§ WORK INSTRUCTION:
Each line in the entries below that holds the word "than" belongs in the answer.

§ SUPPLIED RECORDS:

______________________________

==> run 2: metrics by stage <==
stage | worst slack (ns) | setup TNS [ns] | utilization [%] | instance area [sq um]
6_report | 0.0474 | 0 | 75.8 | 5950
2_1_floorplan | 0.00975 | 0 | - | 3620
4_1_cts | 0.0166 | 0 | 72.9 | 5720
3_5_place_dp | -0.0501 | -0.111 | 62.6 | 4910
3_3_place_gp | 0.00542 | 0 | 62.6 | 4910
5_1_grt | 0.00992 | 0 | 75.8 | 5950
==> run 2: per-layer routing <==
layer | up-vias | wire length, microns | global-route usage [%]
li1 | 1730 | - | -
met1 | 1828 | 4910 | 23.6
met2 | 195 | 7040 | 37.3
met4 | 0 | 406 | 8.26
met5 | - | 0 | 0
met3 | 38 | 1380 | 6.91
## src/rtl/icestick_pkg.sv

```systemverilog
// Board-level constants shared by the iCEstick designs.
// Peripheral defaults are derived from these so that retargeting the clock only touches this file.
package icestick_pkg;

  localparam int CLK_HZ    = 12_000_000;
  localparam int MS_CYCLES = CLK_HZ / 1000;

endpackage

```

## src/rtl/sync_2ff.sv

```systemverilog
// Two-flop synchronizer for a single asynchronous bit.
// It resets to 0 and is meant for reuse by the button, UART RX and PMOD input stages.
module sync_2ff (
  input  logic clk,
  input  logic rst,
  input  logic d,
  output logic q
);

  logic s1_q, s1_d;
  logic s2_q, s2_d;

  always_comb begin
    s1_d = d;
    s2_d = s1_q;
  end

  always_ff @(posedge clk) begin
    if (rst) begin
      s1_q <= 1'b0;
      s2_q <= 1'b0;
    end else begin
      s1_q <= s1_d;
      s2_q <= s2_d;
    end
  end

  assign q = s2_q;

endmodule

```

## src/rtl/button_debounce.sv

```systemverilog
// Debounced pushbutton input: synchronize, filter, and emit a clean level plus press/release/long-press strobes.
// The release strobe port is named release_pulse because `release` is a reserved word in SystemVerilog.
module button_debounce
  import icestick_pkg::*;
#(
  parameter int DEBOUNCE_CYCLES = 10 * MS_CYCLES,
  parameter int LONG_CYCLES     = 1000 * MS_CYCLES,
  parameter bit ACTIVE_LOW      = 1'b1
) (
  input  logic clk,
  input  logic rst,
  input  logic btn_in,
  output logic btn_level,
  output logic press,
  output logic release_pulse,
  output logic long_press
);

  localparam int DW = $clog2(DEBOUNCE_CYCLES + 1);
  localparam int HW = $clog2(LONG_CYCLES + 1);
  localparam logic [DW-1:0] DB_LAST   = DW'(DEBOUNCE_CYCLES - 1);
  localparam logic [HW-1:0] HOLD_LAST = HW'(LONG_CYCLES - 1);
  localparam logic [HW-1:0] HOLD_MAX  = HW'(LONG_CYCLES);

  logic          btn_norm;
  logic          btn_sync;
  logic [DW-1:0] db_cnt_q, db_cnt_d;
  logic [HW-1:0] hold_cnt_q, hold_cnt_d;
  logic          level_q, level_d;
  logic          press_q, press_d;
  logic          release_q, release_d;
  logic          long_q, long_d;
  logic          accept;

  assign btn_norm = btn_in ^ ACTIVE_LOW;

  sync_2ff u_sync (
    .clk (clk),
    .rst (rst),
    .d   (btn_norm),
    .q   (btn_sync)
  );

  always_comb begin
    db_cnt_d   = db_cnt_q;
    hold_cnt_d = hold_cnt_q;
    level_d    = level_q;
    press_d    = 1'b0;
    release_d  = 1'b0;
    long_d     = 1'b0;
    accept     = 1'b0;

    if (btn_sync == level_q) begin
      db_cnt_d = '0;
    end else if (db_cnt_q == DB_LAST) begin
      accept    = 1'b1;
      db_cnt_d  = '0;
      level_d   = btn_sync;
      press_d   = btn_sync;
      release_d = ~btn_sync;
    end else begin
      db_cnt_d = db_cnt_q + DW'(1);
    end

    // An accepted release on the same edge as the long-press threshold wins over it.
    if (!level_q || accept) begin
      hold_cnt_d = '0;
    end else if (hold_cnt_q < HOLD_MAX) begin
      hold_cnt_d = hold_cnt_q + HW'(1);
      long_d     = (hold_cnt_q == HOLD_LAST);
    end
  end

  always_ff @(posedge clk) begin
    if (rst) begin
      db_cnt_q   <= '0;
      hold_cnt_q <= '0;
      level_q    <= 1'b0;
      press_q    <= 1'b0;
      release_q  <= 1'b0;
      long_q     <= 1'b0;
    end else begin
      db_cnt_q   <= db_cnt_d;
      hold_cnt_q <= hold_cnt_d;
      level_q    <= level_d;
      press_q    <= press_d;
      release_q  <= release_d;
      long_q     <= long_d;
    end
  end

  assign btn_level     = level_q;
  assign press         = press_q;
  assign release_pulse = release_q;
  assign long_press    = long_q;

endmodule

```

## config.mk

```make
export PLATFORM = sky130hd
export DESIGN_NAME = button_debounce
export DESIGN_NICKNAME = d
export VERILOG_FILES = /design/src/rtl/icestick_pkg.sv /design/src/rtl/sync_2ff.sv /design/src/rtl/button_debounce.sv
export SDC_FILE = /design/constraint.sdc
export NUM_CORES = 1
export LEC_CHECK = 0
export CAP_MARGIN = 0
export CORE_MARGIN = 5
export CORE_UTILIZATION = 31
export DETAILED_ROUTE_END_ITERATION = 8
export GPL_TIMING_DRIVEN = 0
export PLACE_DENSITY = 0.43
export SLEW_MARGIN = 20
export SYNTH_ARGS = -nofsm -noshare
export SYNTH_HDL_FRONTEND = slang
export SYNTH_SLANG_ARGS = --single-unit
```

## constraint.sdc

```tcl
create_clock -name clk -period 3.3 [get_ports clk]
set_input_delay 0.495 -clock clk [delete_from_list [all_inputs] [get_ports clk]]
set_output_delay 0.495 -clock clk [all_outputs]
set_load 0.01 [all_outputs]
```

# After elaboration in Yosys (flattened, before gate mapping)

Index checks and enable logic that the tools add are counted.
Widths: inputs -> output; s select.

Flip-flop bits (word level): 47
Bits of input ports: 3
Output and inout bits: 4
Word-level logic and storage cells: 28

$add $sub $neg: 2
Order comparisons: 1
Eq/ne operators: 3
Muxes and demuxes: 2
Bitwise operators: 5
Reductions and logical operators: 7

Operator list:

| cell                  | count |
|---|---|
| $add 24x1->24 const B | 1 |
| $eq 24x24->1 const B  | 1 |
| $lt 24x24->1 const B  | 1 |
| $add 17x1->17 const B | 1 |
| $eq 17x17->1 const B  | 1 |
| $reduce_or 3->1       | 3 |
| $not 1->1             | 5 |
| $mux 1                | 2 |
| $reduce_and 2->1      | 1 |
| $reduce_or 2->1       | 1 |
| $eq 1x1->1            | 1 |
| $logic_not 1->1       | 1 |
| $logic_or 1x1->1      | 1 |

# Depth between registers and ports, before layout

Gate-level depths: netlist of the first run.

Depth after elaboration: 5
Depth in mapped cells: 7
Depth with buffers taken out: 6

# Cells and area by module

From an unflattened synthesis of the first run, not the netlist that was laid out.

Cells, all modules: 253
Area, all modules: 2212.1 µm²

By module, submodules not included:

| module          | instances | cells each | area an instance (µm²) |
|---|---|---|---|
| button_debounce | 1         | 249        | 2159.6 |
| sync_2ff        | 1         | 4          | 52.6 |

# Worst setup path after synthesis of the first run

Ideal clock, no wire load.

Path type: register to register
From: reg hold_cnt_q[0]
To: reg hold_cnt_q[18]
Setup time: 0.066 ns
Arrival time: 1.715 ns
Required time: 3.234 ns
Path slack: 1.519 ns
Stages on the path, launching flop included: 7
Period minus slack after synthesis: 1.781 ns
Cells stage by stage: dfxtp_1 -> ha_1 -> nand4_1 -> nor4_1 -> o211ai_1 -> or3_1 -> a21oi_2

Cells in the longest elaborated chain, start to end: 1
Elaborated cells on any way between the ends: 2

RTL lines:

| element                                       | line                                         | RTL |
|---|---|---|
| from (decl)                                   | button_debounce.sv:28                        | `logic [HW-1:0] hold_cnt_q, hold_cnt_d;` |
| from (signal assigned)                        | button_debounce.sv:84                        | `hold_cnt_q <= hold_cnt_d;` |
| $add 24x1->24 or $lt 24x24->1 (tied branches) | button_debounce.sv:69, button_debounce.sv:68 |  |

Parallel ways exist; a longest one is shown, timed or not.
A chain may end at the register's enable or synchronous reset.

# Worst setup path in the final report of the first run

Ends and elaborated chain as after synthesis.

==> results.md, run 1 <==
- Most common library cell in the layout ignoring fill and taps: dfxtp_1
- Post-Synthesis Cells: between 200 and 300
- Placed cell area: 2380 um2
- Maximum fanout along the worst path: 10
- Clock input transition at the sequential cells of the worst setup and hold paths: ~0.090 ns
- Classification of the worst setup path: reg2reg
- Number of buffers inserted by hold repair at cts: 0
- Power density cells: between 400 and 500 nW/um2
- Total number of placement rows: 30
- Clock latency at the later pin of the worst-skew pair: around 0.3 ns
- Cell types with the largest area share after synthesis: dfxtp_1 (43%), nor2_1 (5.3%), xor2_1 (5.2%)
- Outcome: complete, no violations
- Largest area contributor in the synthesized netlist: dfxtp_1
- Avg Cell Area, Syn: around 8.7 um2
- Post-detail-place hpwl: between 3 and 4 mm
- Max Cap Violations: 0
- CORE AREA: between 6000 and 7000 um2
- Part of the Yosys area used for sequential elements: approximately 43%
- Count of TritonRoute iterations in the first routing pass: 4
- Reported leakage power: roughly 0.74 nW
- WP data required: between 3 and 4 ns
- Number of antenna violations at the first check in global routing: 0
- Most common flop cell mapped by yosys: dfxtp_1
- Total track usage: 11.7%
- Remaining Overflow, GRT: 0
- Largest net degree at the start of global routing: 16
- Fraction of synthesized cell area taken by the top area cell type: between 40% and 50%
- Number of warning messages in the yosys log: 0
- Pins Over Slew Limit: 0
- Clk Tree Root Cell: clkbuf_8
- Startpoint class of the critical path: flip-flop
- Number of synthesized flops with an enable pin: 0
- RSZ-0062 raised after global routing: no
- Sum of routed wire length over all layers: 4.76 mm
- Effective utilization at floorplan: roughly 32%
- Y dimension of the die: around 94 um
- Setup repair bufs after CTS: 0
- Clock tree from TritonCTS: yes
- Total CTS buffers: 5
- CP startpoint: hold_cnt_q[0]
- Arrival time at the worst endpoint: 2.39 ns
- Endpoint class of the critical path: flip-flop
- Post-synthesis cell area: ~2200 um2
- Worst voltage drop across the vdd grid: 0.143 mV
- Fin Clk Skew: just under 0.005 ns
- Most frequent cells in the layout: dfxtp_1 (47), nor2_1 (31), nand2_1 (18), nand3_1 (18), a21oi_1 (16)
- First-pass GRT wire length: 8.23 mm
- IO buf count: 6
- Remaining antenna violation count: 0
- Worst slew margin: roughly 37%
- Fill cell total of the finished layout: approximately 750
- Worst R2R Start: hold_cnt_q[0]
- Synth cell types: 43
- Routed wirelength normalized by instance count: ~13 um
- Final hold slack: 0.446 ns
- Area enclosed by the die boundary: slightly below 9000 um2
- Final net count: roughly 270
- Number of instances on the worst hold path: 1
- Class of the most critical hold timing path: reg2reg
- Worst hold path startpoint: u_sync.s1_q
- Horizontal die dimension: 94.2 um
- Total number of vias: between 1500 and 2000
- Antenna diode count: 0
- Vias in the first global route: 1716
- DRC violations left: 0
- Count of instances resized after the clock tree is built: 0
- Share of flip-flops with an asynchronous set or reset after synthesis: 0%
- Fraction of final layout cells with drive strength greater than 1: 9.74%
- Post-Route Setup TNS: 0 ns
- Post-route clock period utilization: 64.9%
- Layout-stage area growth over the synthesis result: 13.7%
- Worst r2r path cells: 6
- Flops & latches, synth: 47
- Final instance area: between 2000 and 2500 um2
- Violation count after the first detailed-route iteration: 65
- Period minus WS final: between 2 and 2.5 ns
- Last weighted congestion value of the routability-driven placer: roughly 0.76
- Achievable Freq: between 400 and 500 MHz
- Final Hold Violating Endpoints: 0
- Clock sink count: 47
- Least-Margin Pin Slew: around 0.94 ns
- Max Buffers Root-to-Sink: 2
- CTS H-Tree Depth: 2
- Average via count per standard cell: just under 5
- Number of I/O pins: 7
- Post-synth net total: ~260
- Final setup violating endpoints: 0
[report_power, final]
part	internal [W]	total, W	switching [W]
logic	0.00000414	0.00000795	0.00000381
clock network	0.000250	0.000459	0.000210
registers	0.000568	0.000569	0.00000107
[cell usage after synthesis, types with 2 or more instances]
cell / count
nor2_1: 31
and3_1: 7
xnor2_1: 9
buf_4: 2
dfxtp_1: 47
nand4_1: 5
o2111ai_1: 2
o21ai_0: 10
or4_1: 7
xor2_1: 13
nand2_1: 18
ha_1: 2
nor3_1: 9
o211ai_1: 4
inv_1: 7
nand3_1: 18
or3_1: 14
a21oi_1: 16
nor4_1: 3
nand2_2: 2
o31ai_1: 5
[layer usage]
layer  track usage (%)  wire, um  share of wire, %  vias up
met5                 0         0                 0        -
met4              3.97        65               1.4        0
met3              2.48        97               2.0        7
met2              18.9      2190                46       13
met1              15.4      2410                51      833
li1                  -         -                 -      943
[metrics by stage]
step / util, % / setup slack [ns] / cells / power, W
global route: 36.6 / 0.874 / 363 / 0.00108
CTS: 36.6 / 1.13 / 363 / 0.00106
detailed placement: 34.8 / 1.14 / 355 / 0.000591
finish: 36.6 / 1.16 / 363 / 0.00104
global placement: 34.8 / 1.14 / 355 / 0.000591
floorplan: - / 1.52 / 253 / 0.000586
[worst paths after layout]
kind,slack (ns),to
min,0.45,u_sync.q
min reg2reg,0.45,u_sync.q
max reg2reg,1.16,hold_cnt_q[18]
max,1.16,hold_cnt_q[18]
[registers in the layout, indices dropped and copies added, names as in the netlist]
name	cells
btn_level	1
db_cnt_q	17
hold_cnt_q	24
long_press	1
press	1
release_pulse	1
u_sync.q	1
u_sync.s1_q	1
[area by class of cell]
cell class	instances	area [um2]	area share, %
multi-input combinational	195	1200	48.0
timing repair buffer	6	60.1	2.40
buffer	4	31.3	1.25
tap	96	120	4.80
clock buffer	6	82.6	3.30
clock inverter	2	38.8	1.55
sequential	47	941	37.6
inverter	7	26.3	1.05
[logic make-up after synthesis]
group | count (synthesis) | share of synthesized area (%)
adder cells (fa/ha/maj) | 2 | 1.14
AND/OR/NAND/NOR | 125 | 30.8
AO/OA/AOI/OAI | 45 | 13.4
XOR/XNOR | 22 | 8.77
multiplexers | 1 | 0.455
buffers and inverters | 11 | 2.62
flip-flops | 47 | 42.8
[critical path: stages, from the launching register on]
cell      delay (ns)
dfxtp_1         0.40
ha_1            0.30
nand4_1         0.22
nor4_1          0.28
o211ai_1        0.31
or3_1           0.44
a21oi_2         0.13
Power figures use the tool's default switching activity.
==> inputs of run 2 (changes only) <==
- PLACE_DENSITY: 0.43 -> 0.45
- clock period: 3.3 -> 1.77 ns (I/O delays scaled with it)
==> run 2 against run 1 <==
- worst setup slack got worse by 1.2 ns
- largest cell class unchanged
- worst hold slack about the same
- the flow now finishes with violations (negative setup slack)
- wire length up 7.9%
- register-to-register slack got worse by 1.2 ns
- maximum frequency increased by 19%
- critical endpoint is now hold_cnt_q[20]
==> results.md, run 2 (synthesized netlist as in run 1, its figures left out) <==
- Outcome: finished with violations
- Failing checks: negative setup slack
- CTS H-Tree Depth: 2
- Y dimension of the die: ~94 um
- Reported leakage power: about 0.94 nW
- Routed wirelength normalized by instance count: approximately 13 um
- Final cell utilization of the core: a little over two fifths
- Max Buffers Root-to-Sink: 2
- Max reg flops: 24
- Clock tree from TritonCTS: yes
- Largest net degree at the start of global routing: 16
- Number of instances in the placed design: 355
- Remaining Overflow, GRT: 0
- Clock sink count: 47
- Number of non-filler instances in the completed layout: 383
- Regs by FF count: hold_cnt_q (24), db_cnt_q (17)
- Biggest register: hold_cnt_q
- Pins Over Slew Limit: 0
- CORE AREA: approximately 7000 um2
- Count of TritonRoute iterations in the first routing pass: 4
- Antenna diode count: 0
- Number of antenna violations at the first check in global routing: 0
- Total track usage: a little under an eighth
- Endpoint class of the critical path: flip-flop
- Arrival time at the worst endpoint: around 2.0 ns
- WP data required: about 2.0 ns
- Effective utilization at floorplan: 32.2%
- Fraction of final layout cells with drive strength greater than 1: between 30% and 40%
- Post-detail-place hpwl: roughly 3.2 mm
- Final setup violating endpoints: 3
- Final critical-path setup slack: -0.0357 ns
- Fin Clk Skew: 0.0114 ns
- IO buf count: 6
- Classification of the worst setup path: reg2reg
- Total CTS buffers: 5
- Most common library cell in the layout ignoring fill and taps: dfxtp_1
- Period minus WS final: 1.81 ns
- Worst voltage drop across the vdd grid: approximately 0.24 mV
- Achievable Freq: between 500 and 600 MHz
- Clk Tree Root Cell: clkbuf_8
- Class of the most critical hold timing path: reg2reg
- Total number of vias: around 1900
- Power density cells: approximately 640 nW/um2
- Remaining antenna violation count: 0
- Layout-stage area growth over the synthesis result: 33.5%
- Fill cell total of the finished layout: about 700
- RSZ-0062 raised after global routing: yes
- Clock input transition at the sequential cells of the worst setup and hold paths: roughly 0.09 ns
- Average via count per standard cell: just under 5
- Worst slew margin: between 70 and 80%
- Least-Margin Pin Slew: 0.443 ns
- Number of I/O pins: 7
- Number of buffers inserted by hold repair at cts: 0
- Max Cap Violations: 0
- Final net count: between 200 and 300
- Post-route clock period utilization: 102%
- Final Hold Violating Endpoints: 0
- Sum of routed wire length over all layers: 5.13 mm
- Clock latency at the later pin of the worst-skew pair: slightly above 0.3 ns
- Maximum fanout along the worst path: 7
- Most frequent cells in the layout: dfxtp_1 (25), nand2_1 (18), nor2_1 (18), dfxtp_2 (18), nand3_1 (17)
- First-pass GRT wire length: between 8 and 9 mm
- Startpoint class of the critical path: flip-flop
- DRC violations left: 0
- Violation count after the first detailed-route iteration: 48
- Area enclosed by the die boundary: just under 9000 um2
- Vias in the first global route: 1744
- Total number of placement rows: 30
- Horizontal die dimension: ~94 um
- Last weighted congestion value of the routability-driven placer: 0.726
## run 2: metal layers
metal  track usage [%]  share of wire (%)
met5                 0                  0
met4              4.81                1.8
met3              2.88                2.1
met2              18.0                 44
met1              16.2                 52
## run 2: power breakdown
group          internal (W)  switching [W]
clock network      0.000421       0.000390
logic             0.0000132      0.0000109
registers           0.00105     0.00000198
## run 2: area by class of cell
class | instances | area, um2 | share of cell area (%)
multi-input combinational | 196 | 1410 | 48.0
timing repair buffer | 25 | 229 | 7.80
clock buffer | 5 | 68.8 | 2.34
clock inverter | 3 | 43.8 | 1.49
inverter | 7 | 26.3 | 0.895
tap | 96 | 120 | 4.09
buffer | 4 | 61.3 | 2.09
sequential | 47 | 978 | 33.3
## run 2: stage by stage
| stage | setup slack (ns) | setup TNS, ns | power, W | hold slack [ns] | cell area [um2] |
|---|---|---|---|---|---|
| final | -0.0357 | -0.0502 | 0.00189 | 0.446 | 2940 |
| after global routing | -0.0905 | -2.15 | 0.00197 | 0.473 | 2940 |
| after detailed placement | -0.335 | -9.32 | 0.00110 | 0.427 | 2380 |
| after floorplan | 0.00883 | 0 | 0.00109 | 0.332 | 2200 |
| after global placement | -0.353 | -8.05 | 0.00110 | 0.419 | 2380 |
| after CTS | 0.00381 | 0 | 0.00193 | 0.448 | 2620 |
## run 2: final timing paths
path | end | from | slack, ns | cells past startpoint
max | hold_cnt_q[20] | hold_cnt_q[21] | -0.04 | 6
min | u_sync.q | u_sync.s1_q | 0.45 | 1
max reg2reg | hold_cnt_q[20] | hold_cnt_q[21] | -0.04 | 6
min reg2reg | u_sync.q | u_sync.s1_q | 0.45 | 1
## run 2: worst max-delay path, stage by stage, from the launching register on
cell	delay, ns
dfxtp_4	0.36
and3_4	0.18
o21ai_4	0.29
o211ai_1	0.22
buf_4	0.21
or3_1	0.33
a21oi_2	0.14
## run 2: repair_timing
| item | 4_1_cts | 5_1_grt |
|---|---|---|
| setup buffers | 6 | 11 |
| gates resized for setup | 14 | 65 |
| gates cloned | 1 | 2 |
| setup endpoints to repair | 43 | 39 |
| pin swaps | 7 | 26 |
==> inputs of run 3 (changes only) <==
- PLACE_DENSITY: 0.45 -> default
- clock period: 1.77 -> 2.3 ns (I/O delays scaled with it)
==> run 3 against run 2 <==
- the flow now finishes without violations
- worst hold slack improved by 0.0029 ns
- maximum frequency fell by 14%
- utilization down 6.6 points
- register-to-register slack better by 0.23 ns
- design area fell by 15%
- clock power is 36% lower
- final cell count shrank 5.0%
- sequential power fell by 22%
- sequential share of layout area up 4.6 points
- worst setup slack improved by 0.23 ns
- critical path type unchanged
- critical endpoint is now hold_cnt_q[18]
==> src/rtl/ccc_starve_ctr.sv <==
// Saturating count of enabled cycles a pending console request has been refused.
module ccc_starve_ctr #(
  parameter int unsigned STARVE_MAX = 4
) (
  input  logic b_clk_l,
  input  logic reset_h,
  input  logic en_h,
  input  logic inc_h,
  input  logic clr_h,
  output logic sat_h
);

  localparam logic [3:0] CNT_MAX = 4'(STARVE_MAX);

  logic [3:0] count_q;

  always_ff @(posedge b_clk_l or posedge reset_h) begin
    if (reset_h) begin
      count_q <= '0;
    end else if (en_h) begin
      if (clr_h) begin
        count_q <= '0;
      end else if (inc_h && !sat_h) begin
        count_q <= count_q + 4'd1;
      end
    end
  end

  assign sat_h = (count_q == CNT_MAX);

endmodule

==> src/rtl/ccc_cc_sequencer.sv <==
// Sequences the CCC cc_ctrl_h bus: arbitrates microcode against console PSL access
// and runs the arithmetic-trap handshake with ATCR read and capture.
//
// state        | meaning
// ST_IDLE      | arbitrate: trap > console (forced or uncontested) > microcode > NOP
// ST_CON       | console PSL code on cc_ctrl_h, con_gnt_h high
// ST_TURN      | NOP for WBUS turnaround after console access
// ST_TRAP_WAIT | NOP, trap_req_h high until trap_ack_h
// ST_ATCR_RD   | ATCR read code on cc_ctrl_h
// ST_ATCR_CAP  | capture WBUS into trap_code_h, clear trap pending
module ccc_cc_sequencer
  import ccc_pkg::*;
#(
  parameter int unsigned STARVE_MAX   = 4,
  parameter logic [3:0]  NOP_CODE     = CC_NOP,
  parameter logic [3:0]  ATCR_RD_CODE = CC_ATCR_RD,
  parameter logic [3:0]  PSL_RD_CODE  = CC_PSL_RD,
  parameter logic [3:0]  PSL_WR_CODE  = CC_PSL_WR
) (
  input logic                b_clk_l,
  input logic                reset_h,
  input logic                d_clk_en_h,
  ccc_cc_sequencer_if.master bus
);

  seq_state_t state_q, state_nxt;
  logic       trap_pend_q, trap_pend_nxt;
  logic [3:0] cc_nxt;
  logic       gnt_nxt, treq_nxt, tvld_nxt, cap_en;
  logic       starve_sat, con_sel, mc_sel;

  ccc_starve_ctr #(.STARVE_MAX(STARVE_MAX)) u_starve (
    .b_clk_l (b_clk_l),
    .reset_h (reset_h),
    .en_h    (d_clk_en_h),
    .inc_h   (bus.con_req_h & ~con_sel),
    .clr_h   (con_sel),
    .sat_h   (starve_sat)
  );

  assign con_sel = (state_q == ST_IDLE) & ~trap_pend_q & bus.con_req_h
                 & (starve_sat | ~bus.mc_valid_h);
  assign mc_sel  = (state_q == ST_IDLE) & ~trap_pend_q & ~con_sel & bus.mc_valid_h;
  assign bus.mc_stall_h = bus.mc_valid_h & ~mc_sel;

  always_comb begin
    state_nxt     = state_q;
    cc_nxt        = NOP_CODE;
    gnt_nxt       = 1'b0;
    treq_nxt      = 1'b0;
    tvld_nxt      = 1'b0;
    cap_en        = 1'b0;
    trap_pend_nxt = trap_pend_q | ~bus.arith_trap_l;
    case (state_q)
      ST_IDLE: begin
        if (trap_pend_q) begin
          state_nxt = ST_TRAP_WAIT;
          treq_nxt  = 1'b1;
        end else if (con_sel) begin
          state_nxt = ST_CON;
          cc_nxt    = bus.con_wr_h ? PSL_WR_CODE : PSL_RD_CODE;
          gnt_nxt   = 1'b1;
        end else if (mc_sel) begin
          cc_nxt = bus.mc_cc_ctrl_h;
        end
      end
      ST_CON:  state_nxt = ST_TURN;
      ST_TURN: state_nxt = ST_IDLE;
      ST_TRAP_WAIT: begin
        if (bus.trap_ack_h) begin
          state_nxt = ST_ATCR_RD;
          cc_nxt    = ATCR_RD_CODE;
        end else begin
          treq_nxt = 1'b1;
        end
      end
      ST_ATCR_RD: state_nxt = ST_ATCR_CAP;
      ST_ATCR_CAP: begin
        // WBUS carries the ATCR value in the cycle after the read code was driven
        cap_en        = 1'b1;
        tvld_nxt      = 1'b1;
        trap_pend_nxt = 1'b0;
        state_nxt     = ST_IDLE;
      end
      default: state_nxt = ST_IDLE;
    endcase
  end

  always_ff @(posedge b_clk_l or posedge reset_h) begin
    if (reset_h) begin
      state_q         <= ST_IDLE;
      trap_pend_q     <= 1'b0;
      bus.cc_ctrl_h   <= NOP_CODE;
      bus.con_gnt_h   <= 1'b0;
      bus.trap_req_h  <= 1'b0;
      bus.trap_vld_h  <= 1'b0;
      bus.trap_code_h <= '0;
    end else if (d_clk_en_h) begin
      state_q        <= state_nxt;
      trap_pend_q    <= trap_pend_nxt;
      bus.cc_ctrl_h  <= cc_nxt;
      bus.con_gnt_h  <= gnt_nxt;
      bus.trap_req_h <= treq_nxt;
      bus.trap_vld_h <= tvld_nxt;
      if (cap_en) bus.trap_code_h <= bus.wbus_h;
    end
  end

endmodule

______________________________

§ YOUR SOLUTION:
- Fraction of final layout cells with drive strength greater than 1: 9.74%
- Fraction of final layout cells with drive strength greater than 1: between 30% and 40%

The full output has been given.